Instructions for the task: Restate word for word the lines of the entries below, starting with the line that holds "if ((ev0[i] && ea0[i] == chk0_addr)" and ending with the line that holds "if (wr_en_q && wr_addr_q == chk0_addr)", and no others.

Data records:
###

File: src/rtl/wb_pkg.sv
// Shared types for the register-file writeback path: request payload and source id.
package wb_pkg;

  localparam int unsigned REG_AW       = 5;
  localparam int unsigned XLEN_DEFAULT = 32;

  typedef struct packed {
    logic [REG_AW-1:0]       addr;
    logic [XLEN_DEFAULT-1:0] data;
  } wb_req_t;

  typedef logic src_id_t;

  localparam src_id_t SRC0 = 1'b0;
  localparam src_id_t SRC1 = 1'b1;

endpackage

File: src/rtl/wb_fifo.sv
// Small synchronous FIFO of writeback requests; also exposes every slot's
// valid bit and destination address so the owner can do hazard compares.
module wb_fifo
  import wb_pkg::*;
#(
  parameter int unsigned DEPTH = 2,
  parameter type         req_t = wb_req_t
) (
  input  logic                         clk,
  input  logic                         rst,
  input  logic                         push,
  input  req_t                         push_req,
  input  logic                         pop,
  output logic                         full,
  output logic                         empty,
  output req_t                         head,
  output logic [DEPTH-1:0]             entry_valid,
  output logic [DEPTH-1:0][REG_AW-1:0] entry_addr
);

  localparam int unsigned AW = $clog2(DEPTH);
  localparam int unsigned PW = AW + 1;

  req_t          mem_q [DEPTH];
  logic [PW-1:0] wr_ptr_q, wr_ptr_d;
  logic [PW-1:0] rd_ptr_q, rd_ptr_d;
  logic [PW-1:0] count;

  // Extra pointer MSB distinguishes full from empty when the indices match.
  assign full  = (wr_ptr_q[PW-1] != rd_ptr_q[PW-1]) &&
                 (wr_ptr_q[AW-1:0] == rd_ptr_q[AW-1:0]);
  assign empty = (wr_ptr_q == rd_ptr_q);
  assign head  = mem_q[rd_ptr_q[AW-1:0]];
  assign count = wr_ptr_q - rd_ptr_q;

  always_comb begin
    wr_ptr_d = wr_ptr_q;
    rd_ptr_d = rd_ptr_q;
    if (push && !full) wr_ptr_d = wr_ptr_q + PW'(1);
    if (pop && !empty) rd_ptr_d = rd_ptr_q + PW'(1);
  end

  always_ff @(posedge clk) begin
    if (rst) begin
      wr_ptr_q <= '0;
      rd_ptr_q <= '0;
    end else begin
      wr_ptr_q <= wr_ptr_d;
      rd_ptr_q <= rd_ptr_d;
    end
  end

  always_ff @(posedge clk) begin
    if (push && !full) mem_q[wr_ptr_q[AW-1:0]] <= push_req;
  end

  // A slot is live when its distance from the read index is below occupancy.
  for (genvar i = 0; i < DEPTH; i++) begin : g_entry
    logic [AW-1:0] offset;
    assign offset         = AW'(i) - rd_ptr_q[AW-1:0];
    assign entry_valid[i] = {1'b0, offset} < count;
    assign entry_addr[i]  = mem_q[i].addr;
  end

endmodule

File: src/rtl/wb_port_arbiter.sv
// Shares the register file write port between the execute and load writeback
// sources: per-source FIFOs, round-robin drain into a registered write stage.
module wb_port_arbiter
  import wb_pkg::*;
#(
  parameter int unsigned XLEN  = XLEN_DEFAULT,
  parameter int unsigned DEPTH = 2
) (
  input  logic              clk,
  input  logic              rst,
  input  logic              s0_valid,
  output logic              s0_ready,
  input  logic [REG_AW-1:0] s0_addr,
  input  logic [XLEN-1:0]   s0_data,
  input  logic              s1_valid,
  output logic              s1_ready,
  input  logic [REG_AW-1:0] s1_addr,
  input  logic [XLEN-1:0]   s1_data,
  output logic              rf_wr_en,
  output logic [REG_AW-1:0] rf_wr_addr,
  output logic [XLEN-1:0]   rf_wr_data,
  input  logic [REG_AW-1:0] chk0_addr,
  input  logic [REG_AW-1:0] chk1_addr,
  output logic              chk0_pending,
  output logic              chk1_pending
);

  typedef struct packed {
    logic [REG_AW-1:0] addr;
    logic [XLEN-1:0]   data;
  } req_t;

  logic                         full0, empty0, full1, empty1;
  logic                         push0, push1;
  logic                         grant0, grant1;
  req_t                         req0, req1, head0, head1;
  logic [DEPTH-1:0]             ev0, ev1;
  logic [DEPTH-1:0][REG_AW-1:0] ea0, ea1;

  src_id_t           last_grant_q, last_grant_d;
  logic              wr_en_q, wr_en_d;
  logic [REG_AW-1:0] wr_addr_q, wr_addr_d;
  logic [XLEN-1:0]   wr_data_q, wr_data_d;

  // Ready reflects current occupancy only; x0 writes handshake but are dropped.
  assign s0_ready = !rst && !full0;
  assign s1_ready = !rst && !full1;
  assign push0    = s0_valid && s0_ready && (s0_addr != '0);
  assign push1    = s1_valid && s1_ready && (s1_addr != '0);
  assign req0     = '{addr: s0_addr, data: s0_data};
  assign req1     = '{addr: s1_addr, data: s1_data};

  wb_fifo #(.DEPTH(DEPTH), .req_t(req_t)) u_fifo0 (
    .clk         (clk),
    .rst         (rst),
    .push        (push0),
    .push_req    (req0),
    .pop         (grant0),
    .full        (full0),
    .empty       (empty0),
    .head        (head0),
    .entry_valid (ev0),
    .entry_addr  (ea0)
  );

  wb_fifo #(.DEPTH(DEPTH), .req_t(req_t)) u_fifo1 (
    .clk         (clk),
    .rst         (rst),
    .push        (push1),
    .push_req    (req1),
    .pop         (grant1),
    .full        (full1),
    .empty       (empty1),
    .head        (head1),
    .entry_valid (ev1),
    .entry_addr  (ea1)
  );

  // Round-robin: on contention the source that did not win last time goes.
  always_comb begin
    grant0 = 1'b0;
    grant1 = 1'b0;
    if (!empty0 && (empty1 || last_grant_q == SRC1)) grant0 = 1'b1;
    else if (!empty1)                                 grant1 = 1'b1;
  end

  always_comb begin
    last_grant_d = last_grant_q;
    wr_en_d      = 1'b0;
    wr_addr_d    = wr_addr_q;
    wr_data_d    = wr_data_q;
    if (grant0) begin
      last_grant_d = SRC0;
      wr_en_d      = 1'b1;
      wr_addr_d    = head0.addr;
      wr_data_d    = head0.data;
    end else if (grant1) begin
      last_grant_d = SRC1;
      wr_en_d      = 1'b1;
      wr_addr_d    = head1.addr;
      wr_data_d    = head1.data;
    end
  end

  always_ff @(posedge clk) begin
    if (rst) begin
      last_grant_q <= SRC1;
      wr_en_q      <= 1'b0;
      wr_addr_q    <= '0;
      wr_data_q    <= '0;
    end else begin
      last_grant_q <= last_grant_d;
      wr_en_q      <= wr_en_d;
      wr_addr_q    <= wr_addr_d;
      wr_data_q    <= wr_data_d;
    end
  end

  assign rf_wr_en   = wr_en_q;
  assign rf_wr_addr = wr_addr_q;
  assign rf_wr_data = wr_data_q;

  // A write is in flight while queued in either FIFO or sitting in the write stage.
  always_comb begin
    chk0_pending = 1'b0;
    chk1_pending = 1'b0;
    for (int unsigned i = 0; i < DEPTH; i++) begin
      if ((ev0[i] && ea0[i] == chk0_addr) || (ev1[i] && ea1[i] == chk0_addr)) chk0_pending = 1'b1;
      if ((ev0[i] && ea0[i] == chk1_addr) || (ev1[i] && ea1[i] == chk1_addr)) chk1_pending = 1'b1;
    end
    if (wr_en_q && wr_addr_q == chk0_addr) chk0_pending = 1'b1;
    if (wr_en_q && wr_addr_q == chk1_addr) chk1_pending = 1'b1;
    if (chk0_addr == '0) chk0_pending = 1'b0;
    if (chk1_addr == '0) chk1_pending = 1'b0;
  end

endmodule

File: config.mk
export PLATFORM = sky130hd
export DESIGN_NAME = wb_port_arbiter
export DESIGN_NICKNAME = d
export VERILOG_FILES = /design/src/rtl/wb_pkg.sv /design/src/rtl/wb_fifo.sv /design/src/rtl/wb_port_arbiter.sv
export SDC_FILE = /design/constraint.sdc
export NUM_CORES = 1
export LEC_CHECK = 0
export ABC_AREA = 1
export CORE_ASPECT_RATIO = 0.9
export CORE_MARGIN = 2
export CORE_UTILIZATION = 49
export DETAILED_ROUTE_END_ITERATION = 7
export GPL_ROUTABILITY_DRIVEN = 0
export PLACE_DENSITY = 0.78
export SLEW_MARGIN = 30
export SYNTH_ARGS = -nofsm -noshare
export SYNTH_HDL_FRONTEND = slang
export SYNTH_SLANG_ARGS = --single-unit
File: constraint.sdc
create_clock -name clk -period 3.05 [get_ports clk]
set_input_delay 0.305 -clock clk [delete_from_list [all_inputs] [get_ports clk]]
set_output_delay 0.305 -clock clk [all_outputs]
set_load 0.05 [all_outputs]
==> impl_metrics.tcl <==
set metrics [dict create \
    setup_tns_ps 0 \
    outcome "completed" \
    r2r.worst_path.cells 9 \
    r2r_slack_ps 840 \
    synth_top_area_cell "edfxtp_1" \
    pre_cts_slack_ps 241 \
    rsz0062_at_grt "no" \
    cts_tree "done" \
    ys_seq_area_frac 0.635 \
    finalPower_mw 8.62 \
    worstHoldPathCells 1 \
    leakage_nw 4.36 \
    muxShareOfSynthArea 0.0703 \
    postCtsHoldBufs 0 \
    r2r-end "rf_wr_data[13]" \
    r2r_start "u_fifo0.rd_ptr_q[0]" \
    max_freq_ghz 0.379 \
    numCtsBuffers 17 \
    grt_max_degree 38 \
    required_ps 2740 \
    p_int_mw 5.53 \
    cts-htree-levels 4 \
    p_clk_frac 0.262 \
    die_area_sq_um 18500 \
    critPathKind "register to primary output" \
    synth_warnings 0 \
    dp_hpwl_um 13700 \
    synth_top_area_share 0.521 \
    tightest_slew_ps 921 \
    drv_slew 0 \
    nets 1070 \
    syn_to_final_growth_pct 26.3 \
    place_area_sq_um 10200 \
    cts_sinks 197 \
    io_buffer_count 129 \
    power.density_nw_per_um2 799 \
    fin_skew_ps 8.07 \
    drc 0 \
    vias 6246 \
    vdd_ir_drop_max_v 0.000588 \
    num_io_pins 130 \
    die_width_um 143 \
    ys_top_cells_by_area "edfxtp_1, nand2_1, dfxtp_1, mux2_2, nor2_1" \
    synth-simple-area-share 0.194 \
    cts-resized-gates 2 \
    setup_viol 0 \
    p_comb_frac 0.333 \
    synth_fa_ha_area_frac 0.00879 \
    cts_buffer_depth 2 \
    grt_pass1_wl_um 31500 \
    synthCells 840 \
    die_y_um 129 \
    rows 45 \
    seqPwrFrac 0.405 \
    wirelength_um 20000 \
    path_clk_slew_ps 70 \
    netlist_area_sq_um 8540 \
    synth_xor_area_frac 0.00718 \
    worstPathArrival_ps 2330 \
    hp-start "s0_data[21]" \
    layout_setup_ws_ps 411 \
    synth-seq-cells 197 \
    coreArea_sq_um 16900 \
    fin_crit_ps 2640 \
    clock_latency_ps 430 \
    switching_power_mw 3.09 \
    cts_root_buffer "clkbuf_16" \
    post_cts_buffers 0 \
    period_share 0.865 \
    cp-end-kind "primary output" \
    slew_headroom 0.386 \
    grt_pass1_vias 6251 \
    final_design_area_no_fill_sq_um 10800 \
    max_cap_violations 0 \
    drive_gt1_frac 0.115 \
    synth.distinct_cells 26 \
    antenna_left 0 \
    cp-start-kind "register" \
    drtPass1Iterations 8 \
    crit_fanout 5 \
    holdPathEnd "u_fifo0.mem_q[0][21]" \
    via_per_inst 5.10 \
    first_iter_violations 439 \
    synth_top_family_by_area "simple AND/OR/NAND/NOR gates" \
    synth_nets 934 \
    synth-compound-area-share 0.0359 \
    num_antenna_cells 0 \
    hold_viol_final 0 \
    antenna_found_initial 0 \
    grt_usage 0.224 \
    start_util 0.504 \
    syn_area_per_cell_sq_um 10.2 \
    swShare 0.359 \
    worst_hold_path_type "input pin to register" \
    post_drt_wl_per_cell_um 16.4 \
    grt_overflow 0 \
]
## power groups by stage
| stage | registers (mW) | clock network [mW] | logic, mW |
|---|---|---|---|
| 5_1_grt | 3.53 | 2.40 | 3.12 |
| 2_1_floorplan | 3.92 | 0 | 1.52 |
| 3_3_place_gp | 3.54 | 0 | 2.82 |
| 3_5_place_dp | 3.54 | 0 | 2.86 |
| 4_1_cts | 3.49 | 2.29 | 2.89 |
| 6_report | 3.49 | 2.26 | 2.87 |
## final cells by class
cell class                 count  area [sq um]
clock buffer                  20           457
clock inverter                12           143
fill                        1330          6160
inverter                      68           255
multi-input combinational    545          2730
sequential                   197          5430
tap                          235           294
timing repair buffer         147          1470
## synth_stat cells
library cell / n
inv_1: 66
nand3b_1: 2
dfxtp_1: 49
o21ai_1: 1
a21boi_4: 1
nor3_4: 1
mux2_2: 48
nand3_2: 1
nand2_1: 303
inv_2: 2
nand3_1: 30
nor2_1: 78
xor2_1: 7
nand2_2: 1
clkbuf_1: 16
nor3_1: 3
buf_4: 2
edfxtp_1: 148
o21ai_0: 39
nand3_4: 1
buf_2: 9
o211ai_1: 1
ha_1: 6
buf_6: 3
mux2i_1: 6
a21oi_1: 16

###

Solution for this problem:
      if ((ev0[i] && ea0[i] == chk0_addr) || (ev1[i] && ea1[i] == chk0_addr)) chk0_pending = 1'b1;
      if ((ev0[i] && ea0[i] == chk1_addr) || (ev1[i] && ea1[i] == chk1_addr)) chk1_pending = 1'b1;
    end
    if (wr_en_q && wr_addr_q == chk0_addr) chk0_pending = 1'b1;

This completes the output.